Oh, Grid, not so smart in your first couple months to print this swill on your first page! Basically, this twenty-four year old who grew up in Toronto is so extremely privileged in his money and whiteness that being gay hasn't even been an obstacle at all. Paul Aguirre-Livingston never experienced any discrimination, any homophobia, his parents are supportive and even high school was like this kitten video. Which, I think is pretty great. Any queer kid who doesn't experience gay bashing? Amazing!
What he has done, though, is wrap up his experience, his rare and privileged experience and presented it as the norm for his generation. What we have now in Toronto is Post-Homo, or Post-Mo if you will (I will not); a land of gumdrops and lollypops and our parent's "fabulously rustic country homes". And, now all the gay men (there was exactly one mention of lesbians in the 3000+ word essay and none at all of transpeople or bisexual people -- honk if you're into erasure!) can just sit back and make-out on the street all day because homophobia is dead. Yep, this little jerk-wad doesn't believe in activism because he thinks all the battles have been won because he can live like Will. Never mind Uganda's Kill the Gays proposed bill. Never mind that sodomy is illegal in 70 countries. Never mind that the struggle for equal rights nearly everywhere on the planet. Never mind "corrective rape" in South Africa to "fix" lesbians. Never mind the skyrocketing gay bashings in the UK. Never mind the suicide rates of LGBT youth. Never mind the American politicians like Rick "Santorum" Santorum who believe that homosexuality is akin to bestiality. Never mind all the homeless kids who have been disowned by their parents for their sexuality. Never fucking mind Ryan Lester, who was attacked in the Village on January 22. Never mind Chris Skinner.

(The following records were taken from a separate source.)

--- src/design/panel_pkg.sv ---
package panel_pkg;

  // ****************************************************************
  // Clock and timing
  // ****************************************************************
  localparam int CLK_PERIOD_NS = 10;
  localparam int NS_PER_MS = 1000000;
  localparam int CYC_PER_MS = (NS_PER_MS + CLK_PERIOD_NS - 1) / CLK_PERIOD_NS;
  localparam int MS_PER_S = 1000;
  localparam int DEBOUNCE_MS = 20;
  localparam int LONG_PRESS_MS = 2000;
  localparam int BLINK_HALF_MS = 500;
  localparam int COMM_HOLD_MS = 200;
  localparam int IDLE_RETURN_S = 30;
  localparam int LAMP_S_PER_MIN = 60;

  // ****************************************************************
  // Widths
  // ****************************************************************
  localparam int VAL_W = 14;
  localparam int SEC_W = 13;
  localparam int ADDR_W = 12;
  localparam int DIGITS = 4;

  // ****************************************************************
  // Register offsets
  // ****************************************************************
  localparam logic [ADDR_W-1:0] OFS_STATUS = 12'h000;
  localparam logic [ADDR_W-1:0] OFS_VT = 12'h004;
  localparam logic [ADDR_W-1:0] OFS_CT = 12'h008;
  localparam logic [ADDR_W-1:0] OFS_NODE = 12'h00c;
  localparam logic [ADDR_W-1:0] OFS_FMT = 12'h010;
  localparam logic [ADDR_W-1:0] OFS_LAMP = 12'h014;
  localparam logic [ADDR_W-1:0] OFS_OUT = 12'h018;
  localparam logic [ADDR_W-1:0] OFS_PASS = 12'h01c;
  localparam logic [ADDR_W-1:0] OFS_WIPE = 12'h020;

  // ****************************************************************
  // Ranges and reset values
  // ****************************************************************
  localparam logic [VAL_W-1:0] PASS_DEF = 14'h1a0a;
  localparam logic [VAL_W-1:0] PASS_MAX = 14'h270f;
  localparam logic [VAL_W-1:0] RATIO_MIN = 14'h0001;
  localparam logic [VAL_W-1:0] RATIO_MAX = 14'h270f;
  localparam logic [VAL_W-1:0] RATIO_DEF = 14'h0001;
  localparam logic [VAL_W-1:0] NODE_MIN = 14'h0001;
  localparam logic [VAL_W-1:0] NODE_MAX = 14'h00f7;
  localparam logic [VAL_W-1:0] NODE_DEF = 14'h0001;
  localparam logic [VAL_W-1:0] FMT_MAX = 14'h0002;
  localparam logic [VAL_W-1:0] LAMP_MAX = 14'h0078;
  localparam logic [VAL_W-1:0] LAMP_DEF = 14'h000a;
  localparam logic [VAL_W-1:0] OUT_MAX = 14'h0006;
  localparam logic [VAL_W-1:0] WIPE_MAX = 14'h0001;
  localparam logic [3:0] DIGIT_MAX = 4'h9;

  // ****************************************************************
  // Enumerations
  // ****************************************************************
  typedef enum logic [1:0] {
    ST_MEAS = 2'b00, ST_PASS = 2'b01, ST_MENU = 2'b11, ST_EDIT = 2'b10
  } ui_state_t;

  typedef enum logic [3:0] {
    PG_VOLT, PG_CURR, PG_P, PG_Q, PG_S, PG_PF, PG_FREQ, PG_EP, PG_EQ,
    PG_TEMP, PG_WORK, PG_LOAD, PG_RELAY, PG_DIN
  } page_t;

  typedef enum logic [2:0] {
    IT_PASS, IT_OUT, IT_VT, IT_CT, IT_NODE, IT_FMT, IT_LAMP, IT_WIPE
  } item_t;

  typedef enum logic [1:0] {FMT_8N1 = 2'h0, FMT_8E1 = 2'h1, FMT_8O1 = 2'h2} frame_fmt_t;

  typedef enum logic [2:0] {
    OUT_U = 3'h0, OUT_I, OUT_P, OUT_Q, OUT_S, OUT_PF, OUT_F
  } out_pick_t;

endpackage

Be apathetic all you want, just call it what it is.
Here are some really amazing articles that just destroy Aguirre-Livingston Post-Mo theory:
One of the men whose photo and a quote was used for the Aguirre-Livingston piece responds at the Gaily
3. Will someone please think of the children!

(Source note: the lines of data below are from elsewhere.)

==> src/tmc_pkg.sv <==
`default_nettype none
package tmc_pkg;

   // register map, byte addresses
   localparam int TMC_AW = 8;
   localparam logic [TMC_AW-1:0] TMC_ADDR_CTRL = 8'h10;
   localparam logic [TMC_AW-1:0] TMC_ADDR_CNT_LO = 8'h14;
   localparam logic [TMC_AW-1:0] TMC_ADDR_CNT_HI = 8'h18;
   localparam logic [TMC_AW-1:0] TMC_ADDR_FLAG = 8'h1c;
   localparam logic [TMC_AW-1:0] TMC_ADDR_IEN = 8'h20;

   // field positions and widths
   localparam int TMC_CTRL_W = 6;
   localparam int TMC_OVF_BIT = 0;
   localparam int TMC_BYTE_W = 8;
   localparam int TMC_CNT_W = 16;
   localparam logic [TMC_CTRL_W-1:0] TMC_CTRL_RESET = 6'h00;
   localparam logic [TMC_CNT_W-1:0] TMC_CNT_MAX = 16'hffff;
   localparam logic [TMC_CNT_W-1:0] TMC_CNT_ZERO = 16'h0000;

   // axi responses
   localparam logic [1:0] TMC_RESP_OKAY = 2'h0;
   localparam logic [1:0] TMC_RESP_SLVERR = 2'h2;

   // timing: instruction cycle is four system clocks
   localparam int TMC_CLK_PERIOD_NS = 5;
   localparam int TMC_INSTR_NS = 20;
   localparam logic [1:0] TMC_PHASE_LAST = 2'((TMC_INSTR_NS / TMC_CLK_PERIOD_NS) - 1);

   typedef struct packed {
      logic [1:0] prescale_select;
      logic crystal_osc_enable;
      logic sync_bypass;
      logic count_source_select;
      logic counter_on;
   } tmc_ctrl_t;

   typedef enum logic [1:0] {
      TMC_MODE_STOP = 2'b00,
      TMC_MODE_TIMER = 2'b01,
      TMC_MODE_SYNC = 2'b10,
      TMC_MODE_ASYNC = 2'b11
   } tmc_mode_t;

   function automatic logic [2:0] tmc_prescale_mask(input logic [1:0] sel);
      case (sel)
         2'b00: tmc_prescale_mask = 3'h0;
         2'b01: tmc_prescale_mask = 3'h1;
         2'b10: tmc_prescale_mask = 3'h3;
         default: tmc_prescale_mask = 3'h7;
      endcase
   endfunction : tmc_prescale_mask

   function automatic tmc_mode_t tmc_mode_of(input tmc_ctrl_t c);
      if (!c.counter_on) begin
         tmc_mode_of = TMC_MODE_STOP;
      end else if (!c.count_source_select) begin
         tmc_mode_of = TMC_MODE_TIMER;
      end else if (c.sync_bypass) begin
         tmc_mode_of = TMC_MODE_ASYNC;
      end else begin
         tmc_mode_of = TMC_MODE_SYNC;
      end
   endfunction : tmc_mode_of

endpackage : tmc_pkg
`default_nettype wire

==> src/tmc_prescaler.sv <==
`timescale 1ns/100ps
`default_nettype none
module tmc_prescaler
   import tmc_pkg::*;
(
   // clock and reset
   input wire logic aclk,
   input wire logic aresetn,
   // control
   input wire logic clear,
   input wire logic [1:0] prescale_select,
   // source and output
   input wire logic tick_in,
   output logic tick_out
);

   logic [2:0] cnt_reg;
   logic [2:0] mask;

   assign mask = tmc_prescale_mask(prescale_select);

   always_ff @(posedge aclk) begin
      if (!aresetn || clear) begin
         cnt_reg <= 3'h0;
      end else if (tick_in) begin
         if ((cnt_reg & mask) == mask) begin
            cnt_reg <= 3'h0;
         end else begin
            cnt_reg <= cnt_reg + 3'h1;
         end
      end
   end

   always_ff @(posedge aclk) begin
      if (!aresetn || clear) begin
         tick_out <= 1'b0;
      end else begin
         tick_out <= tick_in && ((cnt_reg & mask) == mask);
      end
   end

endmodule : tmc_prescaler
`default_nettype wire

==> src/tmc_edge_gate.sv <==
`timescale 1ns/100ps
`default_nettype none
module tmc_edge_gate
(
   // clock and reset
   input wire logic aclk,
   input wire logic aresetn,
   // counter mode not active
   input wire logic disarm,
   // selected count pin
   input wire logic pin,
   // gated rising edge
   output logic rise,
   output logic armed
);

   logic pin_reg;
   logic prev_reg;

   always_ff @(posedge aclk) begin
      if (!aresetn) begin
         pin_reg <= 1'b0;
         prev_reg <= 1'b0;
      end else begin
         pin_reg <= pin;
         prev_reg <= pin_reg;
      end
   end

   // a falling edge must be seen before any rising edge counts
   always_ff @(posedge aclk) begin
      if (!aresetn || disarm) begin
         armed <= 1'b0;
      end else if (prev_reg && !pin_reg) begin
         armed <= 1'b1;
      end
   end

   assign rise = armed && pin_reg && !prev_reg;

endmodule : tmc_edge_gate
`default_nettype wire

==> src/tmc_timer.sv <==
// Function
// - sixteen bit count wraps from max to zero
// - wrap sets overflow flag, enable gates interrupt
// - source select picks pin edges or instruction clock
// - timer mode steps once per instruction cycle
// - counter on bit starts, clear holds count
// - two bit prescale divides by 1,2,4,8
// - oscillator enable bit powers crystal oscillator
// - sync bypass bit skips synchronizer in counter mode
// - control bits seven and six read zero
// - falling edge needed before first counted rise
// - oscillator enable picks oscillator or clock pin
// - oscillator on forces pins input
// - synchronizer sits after prescaler, not before
// - sync counter mode halts count in sleep
// - async counter runs in sleep, overflow wakes
// - async count is no capture/compare time base
// - byte reads return valid value while running
// - capture/compare units can reset the count
// - control clears only on power-on reset
// - count halves cleared only by special event
// - count write clears prescaler, beats special event
`timescale 1ns/100ps
`default_nettype none
module tmc_timer
   import tmc_pkg::*;
(
   // clock and power-on reset
   input wire logic aclk,
   input wire logic aresetn,
   // axi4-lite write address
   input wire logic awvalid,
   output logic awready,
   input wire logic [TMC_AW-1:0] awaddr,
   input wire logic [2:0] awprot,
   // axi4-lite write data
   input wire logic wvalid,
   output logic wready,
   input wire logic [31:0] wdata,
   input wire logic [3:0] wstrb,
   // axi4-lite write response
   output logic bvalid,
   input wire logic bready,
   output logic [1:0] bresp,
   // axi4-lite read address
   input wire logic arvalid,
   output logic arready,
   input wire logic [TMC_AW-1:0] araddr,
   input wire logic [2:0] arprot,
   // axi4-lite read data
   output logic rvalid,
   input wire logic rready,
   output logic [31:0] rdata,
   output logic [1:0] rresp,
   // count pins and system
   input wire logic external_count_pin,
   input wire logic osc_input_pin,
   input wire logic sleep_req,
   input wire logic ccp1_special_event,
   input wire logic ccp2_special_event,
   // outputs
   output logic overflow_irq,
   output logic wake_req,
   output logic osc_amp_enable,
   output logic osc_pins_as_inputs,
   output logic ccp_timebase_valid,
   output logic [TMC_CNT_W-1:0] ccp_timebase
);

   tmc_ctrl_t ctrl_reg;
   tmc_mode_t mode;
   logic [TMC_CNT_W-1:0] count_reg;
   logic overflow_flag_reg;
   logic overflow_irq_enable_reg;
   logic [1:0] phase_reg;
   logic counter_mode_reg;
   logic [TMC_AW-1:0] aw_addr_reg;
   logic [TMC_AW-1:0] ar_addr_reg;
   logic [7:0] wbyte_reg;
   logic wbyte_en_reg;
   logic commit;
   logic wr_ctrl, wr_lo, wr_hi, wr_flag, wr_ien, wr_hit;
   logic instr_tick, src_tick, pre_tick, edge_rise, edge_armed, count_pin;
   logic sync_a_reg, sync_b_reg;
   logic inc, special_event, ovf_evt, write_count;

   assign mode = tmc_mode_of(ctrl_reg);

   // ---------------- axi4-lite write side ----------------
   assign commit = !awready && !wready && !bvalid;
   assign wr_hit = (aw_addr_reg == TMC_ADDR_CTRL) || (aw_addr_reg == TMC_ADDR_CNT_LO) ||
                   (aw_addr_reg == TMC_ADDR_CNT_HI) || (aw_addr_reg == TMC_ADDR_FLAG) ||
                   (aw_addr_reg == TMC_ADDR_IEN);
   assign wr_ctrl = commit && wbyte_en_reg && (aw_addr_reg == TMC_ADDR_CTRL);
   assign wr_lo = commit && wbyte_en_reg && (aw_addr_reg == TMC_ADDR_CNT_LO);
   assign wr_hi = commit && wbyte_en_reg && (aw_addr_reg == TMC_ADDR_CNT_HI);
   assign wr_flag = commit && wbyte_en_reg && (aw_addr_reg == TMC_ADDR_FLAG);
   assign wr_ien = commit && wbyte_en_reg && (aw_addr_reg == TMC_ADDR_IEN);

   always_ff @(posedge aclk) begin
      if (!aresetn) begin
         awready <= 1'b1;
         aw_addr_reg <= '0;
      end else if (awvalid && awready) begin
         awready <= 1'b0;
         aw_addr_reg <= {awaddr[TMC_AW-1:2], 2'b00};
      end else if (bvalid && bready) begin
         awready <= 1'b1;
      end
   end

   always_ff @(posedge aclk) begin
      if (!aresetn) begin
         wready <= 1'b1;
         wbyte_reg <= 8'h00;
         wbyte_en_reg <= 1'b0;
      end else if (wvalid && wready) begin
         wready <= 1'b0;
         wbyte_reg <= wdata[7:0];
         wbyte_en_reg <= wstrb[0];
      end else if (bvalid && bready) begin
         wready <= 1'b1;
      end
   end

   always_ff @(posedge aclk) begin
      if (!aresetn) begin
         bvalid <= 1'b0;
         bresp <= TMC_RESP_OKAY;
      end else if (commit) begin
         bvalid <= 1'b1;
         bresp <= wr_hit ? TMC_RESP_OKAY : TMC_RESP_SLVERR;
      end else if (bvalid && bready) begin
         bvalid <= 1'b0;
      end
   end

   // ---------------- axi4-lite read side ----------------
   always_ff @(posedge aclk) begin
      if (!aresetn) begin
         arready <= 1'b1;
         rvalid <= 1'b0;
         rdata <= 32'h0;
         rresp <= TMC_RESP_OKAY;
         ar_addr_reg <= '0;
      end else if (arvalid && arready) begin
         arready <= 1'b0;
         rvalid <= 1'b1;
         ar_addr_reg <= {araddr[TMC_AW-1:2], 2'b00};
         rresp <= TMC_RESP_OKAY;
         case ({araddr[TMC_AW-1:2], 2'b00})
            TMC_ADDR_CTRL: rdata <= {26'h0, ctrl_reg};
            TMC_ADDR_CNT_LO: rdata <= {24'h0, count_reg[7:0]};
            TMC_ADDR_CNT_HI: rdata <= {24'h0, count_reg[15:8]};
            TMC_ADDR_FLAG: rdata <= {31'h0, overflow_flag_reg};
            TMC_ADDR_IEN: rdata <= {31'h0, overflow_irq_enable_reg};
            default: begin
               rdata <= 32'h0;
               rresp <= TMC_RESP_SLVERR;
            end
         endcase
      end else if (rvalid && rready) begin
         rvalid <= 1'b0;
         arready <= 1'b1;
      end
   end

   // ---------------- control registers ----------------
   always_ff @(posedge aclk) begin
      if (!aresetn) begin
         ctrl_reg <= TMC_CTRL_RESET;
      end else if (wr_ctrl) begin
         ctrl_reg <= wbyte_reg[TMC_CTRL_W-1:0];
      end
   end

   always_ff @(posedge aclk) begin
      if (!aresetn) begin
         overflow_irq_enable_reg <= 1'b0;
      end else if (wr_ien) begin
         overflow_irq_enable_reg <= wbyte_reg[TMC_OVF_BIT];
      end
   end

   // ---------------- count source ----------------
   // instruction clock: one tick every fourth system clock, frozen in sleep
   always_ff @(posedge aclk) begin
      if (!aresetn) begin
         phase_reg <= 2'h0;
      end else if (!sleep_req) begin
         phase_reg <= (phase_reg == TMC_PHASE_LAST) ? 2'h0 : phase_reg + 2'h1;
      end
   end
   assign instr_tick = !sleep_req && (phase_reg == TMC_PHASE_LAST);

   assign count_pin = ctrl_reg.crystal_osc_enable ? osc_input_pin : external_count_pin;

   always_ff @(posedge aclk) begin
      if (!aresetn) begin
         counter_mode_reg <= 1'b0;
      end else begin
         counter_mode_reg <= ctrl_reg.counter_on && ctrl_reg.count_source_select;
      end
   end

   tmc_edge_gate u_edge (
      .aclk(aclk),
      .aresetn(aresetn),
      .disarm(!counter_mode_reg),
      .pin(count_pin),
      .rise(edge_rise),
      .armed(edge_armed)
   );

   assign src_tick = ctrl_reg.counter_on &&
                     (ctrl_reg.count_source_select ? edge_rise : instr_tick);

   assign write_count = wr_lo || wr_hi;

   tmc_prescaler u_pre (
      .aclk(aclk),
      .aresetn(aresetn),
      .clear(write_count),
      .prescale_select(ctrl_reg.prescale_select),
      .tick_in(src_tick),
      .tick_out(pre_tick)
   );

   // synchronizer stage after the prescaler
   always_ff @(posedge aclk) begin
      if (!aresetn) begin
         sync_a_reg <= 1'b0;
         sync_b_reg <= 1'b0;
      end else begin
         sync_a_reg <= pre_tick;
         sync_b_reg <= sync_a_reg;
      end
   end

   always_comb begin
      case (mode)
         TMC_MODE_TIMER: inc = pre_tick;
         TMC_MODE_SYNC: inc = sync_b_reg && !sleep_req;
         TMC_MODE_ASYNC: inc = pre_tick;
         default: inc = 1'b0;
      endcase
   end

   // special event reset is not honoured in asynchronous counting
   assign special_event = (ccp1_special_event || ccp2_special_event) &&
                          (mode != TMC_MODE_ASYNC);

   assign ovf_evt = inc && !write_count && !special_event && (count_reg == TMC_CNT_MAX);

   // ---------------- count register, no device reset ----------------
   always_ff @(posedge aclk) begin
      if (wr_lo) begin
         count_reg[7:0] <= wbyte_reg;
      end else if (wr_hi) begin
         count_reg[15:8] <= wbyte_reg;
      end else if (special_event) begin
         count_reg <= TMC_CNT_ZERO;
      end else if (inc) begin
         count_reg <= count_reg + 16'h0001;
      end
   end

   // overflow flag: set beats a simultaneous clear
   always_ff @(posedge aclk) begin
      if (!aresetn) begin
         overflow_flag_reg <= 1'b0;
      end else if (ovf_evt) begin
         overflow_flag_reg <= 1'b1;
      end else if (wr_flag && wbyte_reg[TMC_OVF_BIT]) begin
         overflow_flag_reg <= 1'b0;
      end
   end

   // ---------------- registered outputs ----------------
   always_ff @(posedge aclk) begin
      if (!aresetn) begin
         overflow_irq <= 1'b0;
         wake_req <= 1'b0;
      end else begin
         overflow_irq <= overflow_flag_reg && overflow_irq_enable_reg;
         wake_req <= overflow_flag_reg && overflow_irq_enable_reg && sleep_req &&
                     (mode == TMC_MODE_ASYNC);
      end
   end

   always_ff @(posedge aclk) begin
      if (!aresetn) begin
         osc_amp_enable <= 1'b0;
         osc_pins_as_inputs <= 1'b0;
      end else begin
         osc_amp_enable <= ctrl_reg.crystal_osc_enable;
         osc_pins_as_inputs <= ctrl_reg.crystal_osc_enable;
      end
   end

   always_ff @(posedge aclk) begin
      if (!aresetn) begin
         ccp_timebase_valid <= 1'b0;
         ccp_timebase <= TMC_CNT_ZERO;
      end else begin
         ccp_timebase_valid <= (mode == TMC_MODE_TIMER) || (mode == TMC_MODE_SYNC);
         ccp_timebase <= count_reg;
      end
   end

   // ---------------- assertions ----------------
   property p_wrap;
      @(posedge aclk) disable iff (!aresetn)
      ovf_evt |=> (count_reg == TMC_CNT_ZERO) && overflow_flag_reg;
   endproperty
   a_wrap: assert property (p_wrap) else $error("count did not wrap to zero");

   property p_irq;
      @(posedge aclk) disable iff (!aresetn)
      (overflow_flag_reg && overflow_irq_enable_reg) |=> overflow_irq;
   endproperty
   a_irq: assert property (p_irq) else $error("interrupt not raised");

   property p_timer_rate;
      @(posedge aclk) disable iff (!aresetn)
      (mode == TMC_MODE_TIMER && inc) |=> !inc [*3];
   endproperty
   a_timer_rate: assert property (p_timer_rate) else $error("timer too fast");

   property p_hold;
      @(posedge aclk) disable iff (!aresetn)
      (!ctrl_reg.counter_on && !write_count && !special_event) |=> $stable(count_reg);
   endproperty
   a_hold: assert property (p_hold) else $error("stopped count moved");

   property p_rsvd;
      @(posedge aclk) disable iff (!aresetn)
      (rvalid && ar_addr_reg == TMC_ADDR_CTRL) |-> (rdata[31:6] == 26'h0);
   endproperty
   a_rsvd: assert property (p_rsvd) else $error("reserved bits nonzero");

   property p_armed;
      @(posedge aclk) disable iff (!aresetn)
      $rose(counter_mode_reg) |-> !edge_armed;
   endproperty
   a_armed: assert property (p_armed) else $error("armed on counter entry");

   property p_sync_sleep;
      @(posedge aclk) disable iff (!aresetn)
      (sleep_req && mode == TMC_MODE_SYNC) |-> !inc;
   endproperty
   a_sync_sleep: assert property (p_sync_sleep) else $error("sync count in sleep");

   property p_timebase;
      @(posedge aclk) disable iff (!aresetn)
      (mode == TMC_MODE_ASYNC) |=> !ccp_timebase_valid;
   endproperty
   a_timebase: assert property (p_timebase) else $error("async used as time base");

   property p_write_wins;
      @(posedge aclk) disable iff (!aresetn)
      (wr_lo && special_event) |=> (count_reg[7:0] == $past(wbyte_reg));
   endproperty
   a_write_wins: assert property (p_write_wins) else $error("write lost to event");

   property p_sticky;
      @(posedge aclk) disable iff (!aresetn)
      (overflow_flag_reg && !wr_flag) |=> overflow_flag_reg;
   endproperty
   a_sticky: assert property (p_sticky) else $error("flag dropped");

   c_overflow: cover property (@(posedge aclk) disable iff (!aresetn) ovf_evt);
   c_wake: cover property (@(posedge aclk) disable iff (!aresetn) wake_req);
   c_event: cover property (@(posedge aclk) disable iff (!aresetn) special_event && inc);
   c_async: cover property (@(posedge aclk) disable iff (!aresetn)
      mode == TMC_MODE_ASYNC && inc);

endmodule : tmc_timer
`default_nettype wire

==> config.mk <==
export PLATFORM = sky130hd
export DESIGN_NAME = tmc_timer
export DESIGN_NICKNAME = d
export VERILOG_FILES = /design/src/tmc_pkg.sv /design/src/tmc_prescaler.sv /design/src/tmc_edge_gate.sv /design/src/tmc_timer.sv
export SDC_FILE = /design/constraint.sdc
export NUM_CORES = 1
export LEC_CHECK = 0
export BUFFER_PORTS_ARGS = -buffer_cell sky130_fd_sc_hd__buf_2
export CAP_MARGIN = 40
export CORE_MARGIN = 10
export CORE_UTILIZATION = 46
export CTS_CLUSTER_SIZE = 25
export DETAILED_ROUTE_END_ITERATION = 7
export PLACE_DENSITY = 0.77
export SYNTH_ARGS = -nofsm -noshare
export SYNTH_HDL_FRONTEND = slang
export SYNTH_HIERARCHICAL = 1
export SYNTH_SLANG_ARGS = --single-unit
==> constraint.sdc <==
create_clock -name aclk -period 2.1 [get_ports aclk]
set_input_delay 0.105 -clock aclk [delete_from_list [all_inputs] [get_ports aclk]]
set_output_delay 0.105 -clock aclk [all_outputs]
set_load 0.01 [all_outputs]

There was also this article that bemoaned the state of young adult fiction today (kids today amirite?!) and how, gasp, visceral and horrific it all is (where is the Babysitter's Club when you need them?) All I have to say, because I'm really kind of spent from the bike thing and especially from the Post-Mo crap, is: Have you got your pearls ready? Ok, get ready to clutch them... YA fiction sometimes deals with real life issues! And! Sometimes, kids read them! And! Sometimes, kids enjoy them! And! Sometimes, those books that deal with oogey real life things like eating disorders or abuse or rape or death or addiction or homophobia or suicide make the kids who read them feel a little less isolated! Serenity now!

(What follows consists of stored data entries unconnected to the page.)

[config.mk]
export PLATFORM = sky130hd
export DESIGN_NAME = wdg_top
export DESIGN_NICKNAME = d
export VERILOG_FILES = /design/src/hw/wdg_pkg.sv /design/src/hw/wdg_divider.sv /design/src/hw/wdg_bincnt.sv /design/src/hw/wdg_top.sv
export SDC_FILE = /design/constraint.sdc
export NUM_CORES = 1
export LEC_CHECK = 0
export ABC_AREA = 1
export BUFFER_PORTS_ARGS = -buffer_cell sky130_fd_sc_hd__buf_4
export CAP_MARGIN = 20
export CORE_UTILIZATION = 47
export CTS_CLUSTER_DIAMETER = 120
export DETAILED_ROUTE_END_ITERATION = 8
export GPL_TIMING_DRIVEN = 0
export HOLD_SLACK_MARGIN = 0.15
export PLACE_DENSITY_LB_ADDON = 0.1
export SYNTH_ARGS = -nofsm -noshare
export SYNTH_HDL_FRONTEND = slang
export SYNTH_HIERARCHICAL = 1
export SYNTH_SLANG_ARGS = --single-unit
[constraint.sdc]
create_clock -name MCLK -period 2.5 [get_ports MCLK]
set_clock_uncertainty 0.2 [all_clocks]
set_input_delay 0.25 -clock MCLK [delete_from_list [all_inputs] [get_ports MCLK]]
set_output_delay 0.25 -clock MCLK [all_outputs]
set_load 0.03 [all_outputs]
### src/logic/pcxlo_params.svh
`ifndef PCXLO_PARAMS_SVH
`define PCXLO_PARAMS_SVH

// Register index of the crossover and line options register, and its byte address.
`define PCXLO_IDX_XOVER 27
`define PCXLO_ADDR_XOVER (`PCXLO_IDX_XOVER * 4)
// Basic control register (holds the reset arm bit) and chip reset control register (holds the port PHY reset bit).
`define PCXLO_ADDR_BASIC_CTRL 8'h00
`define PCXLO_ADDR_CHIP_RST 8'h80

// Field positions in the crossover and line options register.
`define PCXLO_BIT_SRC_SEL 15
`define PCXLO_BIT_AUTO_EN 14
`define PCXLO_BIT_MAN_STATE 13
`define PCXLO_BIT_HB_DIS 11
`define PCXLO_BIT_PLL_HOLD 10
`define PCXLO_BIT_POL_REV 4
`define PCXLO_XOVER_WMASK 16'hec00
`define PCXLO_XOVER_RESET 16'h0000

// Field positions in the basic control and chip reset control registers.
`define PCXLO_BIT_BASIC_RST 15
`define PCXLO_BIT_PORT_RST 1

// Bus responses.
`define PCXLO_RESP_OKAY 2'b00
`define PCXLO_RESP_SLVERR 2'b10

`endif

### src/logic/pcxlo_pkg.sv
package pcxlo_pkg;

  typedef enum logic [2:0]
  {
    PCXLO_MODE_STRAIGHT = 3'b001,
    PCXLO_MODE_CROSS = 3'b010,
    PCXLO_MODE_AUTO = 3'b100
  } pcxlo_mode_t;

endpackage

### src/logic/pcxlo_xover_decode.sv
`timescale 1ns/10ps

module pcxlo_xover_decode
  import pcxlo_pkg::*;
(
  input wire logic i_source_select, // 1: register bits govern crossover
  input wire logic i_auto_enable, // register auto enable bit
  input wire logic i_manual_state, // register manual state bit
  input wire logic i_strap_auto, // auto crossover strap
  input wire logic i_strap_manual, // manual crossover strap
  output pcxlo_mode_t o_mode // resulting crossover mode
);

  // The reserved code 11 is mapped to straight so the line never floats in an undefined mode.
  function automatic pcxlo_mode_t pcxlo_bits_to_mode(input logic auto_en, input logic man_state);
    pcxlo_mode_t m;
    m = PCXLO_MODE_STRAIGHT;
    unique case ({auto_en, man_state})
      2'b00: m = PCXLO_MODE_STRAIGHT;
      2'b01: m = PCXLO_MODE_CROSS;
      2'b10: m = PCXLO_MODE_AUTO;
      2'b11: m = PCXLO_MODE_STRAIGHT;
    endcase
    return m;
  endfunction

  wire pcxlo_mode_t reg_mode;
  wire pcxlo_mode_t strap_mode;

  assign reg_mode = pcxlo_bits_to_mode(i_auto_enable, i_manual_state);
  assign strap_mode = pcxlo_bits_to_mode(i_strap_auto, i_strap_manual & ~i_strap_auto);
  assign o_mode = i_source_select ? reg_mode : strap_mode;

endmodule // pcxlo_xover_decode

Children and teenagers deserve our protection, no question. But they deserve our protection from eating disorders and from abuse and rape and death and addiction and homophobia and suicide, not from the books that tell them they're not the only ones, that it's not their fault. FFS.
Sherman Alexie, who has quickly become my favourite person ever, wrote this incredible response that is really all that needs to be said on the topic. My favourite part is when he writes about the 17 year old who is scared to go into the army but who the author of the original post deems too young for YA fiction but society has deemed old enough to die for his country.